What’s with having a “guardian and guide” if you don’t listen?

“Be on alert, then,” I told her.  “I’m going in.”

That sounds a lot tougher when you’re armed and you make that kind of practiced swoop through the door that minimizes your profile and puts your back right to the wall.  For me, I simply stepped through the threshold.  I dropped a couple of books I had meant to return last week into the small access panels for that purpose, and then went into the main part of the library.

The room we were meeting in was off to the right, and I gave a friendly (if still solemn – I was on “alert”) nod to the librarian manning the station off to my left.  I see her all the time because the reserved section is over there, but I don’t remember her name.   I resolved to keep it in memory.  After all, she could be some kind of fiendish danger.

Doloise followed me carefully.  I considered it for a moment – weren’t bodyguards supposed to go in front of you to make sure you weren’t walking into an ambush?  Of course, she might be bewildered by the grey shelves filled with those diabolical tomes.  I crossed through the fiction section indiscriminate of the potential hazards that well organized (alphabetical, even!) novels might offer me.
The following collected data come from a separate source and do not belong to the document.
File: config.mk
export PLATFORM = sky130hd
export DESIGN_NAME = dsr_status_regs
export DESIGN_NICKNAME = d
export VERILOG_FILES = /design/src/hdl/dsr_pkg.sv /design/src/hdl/dsr_sticky_flags.sv /design/src/hdl/dsr_status_regs.sv
export SDC_FILE = /design/constraint.sdc
export NUM_CORES = 1
export LEC_CHECK = 0
export ABC_AREA = 1
export BUFFER_PORTS_ARGS = -buffer_cell sky130_fd_sc_hd__clkbuf_2
export CORE_UTILIZATION = 42
export CTS_CLUSTER_DIAMETER = 80
export DETAILED_ROUTE_END_ITERATION = 16
export REMOVE_ABC_BUFFERS = 1
export SLEW_MARGIN = 0
export SYNTH_ARGS = -nofsm -noshare
export SYNTH_HDL_FRONTEND = slang
export SYNTH_SLANG_ARGS = --single-unit
File: constraint.sdc
create_clock -name clk_sys -period 1.5 [get_ports clk_sys]
set_clock_uncertainty 0.05 [all_clocks]
set_input_delay 0.3 -clock clk_sys [delete_from_list [all_inputs] [get_ports clk_sys]]
set_output_delay 0.3 -clock clk_sys [all_outputs]
set_load 0.02 [all_outputs]
File: src/hdl/dsr_pkg.sv
// constants and types shared by the diagnostic status register block
package dsr_pkg;

  // ****************************************************************
  // register offsets and reset values
  // ****************************************************************
  localparam logic [5:0] DSR_AFE_OFF = 6'h0D;
  localparam logic [5:0] DSR_SYS_OFF = 6'h0E;
  localparam logic [15:0] DSR_AFE_RST = 16'h8000;
  localparam logic [15:0] DSR_SYS_RST = 16'h0000;
  localparam logic [15:0] DSR_AFE_RSVD_MASK = 16'h60FC;
  localparam logic [15:0] DSR_SYS_RSVD_MASK = 16'h00C0;

  // ****************************************************************
  // field positions
  // ****************************************************************
  localparam int AFE_PWR_BIT = 15;
  localparam int AFE_SENS_BIT = 12;
  localparam int AFE_TEMP_BIT = 11;
  localparam int AFE_AXIS_LSB = 8;
  localparam int AFE_TRIM_BIT = 1;
  localparam int AFE_REG_BIT = 0;
  localparam int SYS_LVL_BIT = 15;
  localparam int SYS_IRQ_DRV_BIT = 14;
  localparam int SYS_SDO_BIT = 13;
  localparam int SYS_CRC_BIT = 12;
  localparam int SYS_FRAME_BIT = 11;
  localparam int SYS_OP_LSB = 8;
  localparam int SYS_OV_BIT = 5;
  localparam int SYS_UV_BIT = 4;
  localparam int SYS_TEMP_BIT = 3;
  localparam int SYS_AXIS_LSB = 0;

  // ****************************************************************
  // operating state codes and alert summary codes
  // ****************************************************************
  localparam logic [2:0] OP_CONFIG = 3'h0;
  localparam logic [2:0] OP_STANDBY = 3'h1;
  localparam logic [2:0] OP_CONT = 3'h2;
  localparam logic [2:0] OP_TRIG = 3'h3;
  localparam logic [2:0] OP_DC_ACTIVE = 3'h4;
  localparam logic [2:0] OP_DC_SLEEP = 3'h5;
  localparam logic [2:0] OP_SLEEP = 3'h6;
  localparam logic [1:0] SUM_NONE = 2'h0;
  localparam logic [1:0] SUM_AFE = 2'h1;
  localparam logic [1:0] SUM_SYS = 2'h2;
  localparam logic [1:0] SUM_BOTH = 2'h3;

  // ****************************************************************
  // timing
  // ****************************************************************
  localparam int CLK_PERIOD_PS = 4000;
  localparam int IRQ_SETTLE_NS = 20;
  localparam int IRQ_SETTLE_CYC = (IRQ_SETTLE_NS * 1000 + CLK_PERIOD_PS - 1) / CLK_PERIOD_PS;

  typedef enum logic [1:0] {DSR_CHK_IDLE, DSR_CHK_SETTLE, DSR_CHK_DONE} dsr_chk_t;

endpackage : dsr_pkg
I would totally have been well pwned if I turned a corner and a demon tried to eat my face.  I would have deserved it, petard and all.

I tried to be a little more serious as I went through the doorway.

There were a few people sitting, one standing, and another leaning against the wall in that brooding posture that says their mom or dad brought them and they wanted to be doing something else.  Teenager.  Check.  One woman, and two elderly men, all who could entirely be from initial visual contact from an Eastern European or, dare I say it, Northern Asian background.

The teenager brooded at me, probably because I was the next target walking through the door.  He did, however, drop his jaw a little bit when Doloise came in behind me.  I hadn’t realized she had that effect on other people, or maybe he saw things I just didn’t see anymore, through familiarity, talent, or even a lack of both.

His reaction goaded the woman to look up at us.  She said something in a language I guessed was Russian to the elderly man she was speaking with, and stood up.

“Can we help you?” she asked.  Slight accent.  She was also a blonde, and she wasn’t really looking at me.

I couldn’t honestly confess a sudden interest in poetry, but I didn’t really need to as that’s when she drew out an amulet from around her neck and Doloise pushed me to the ground.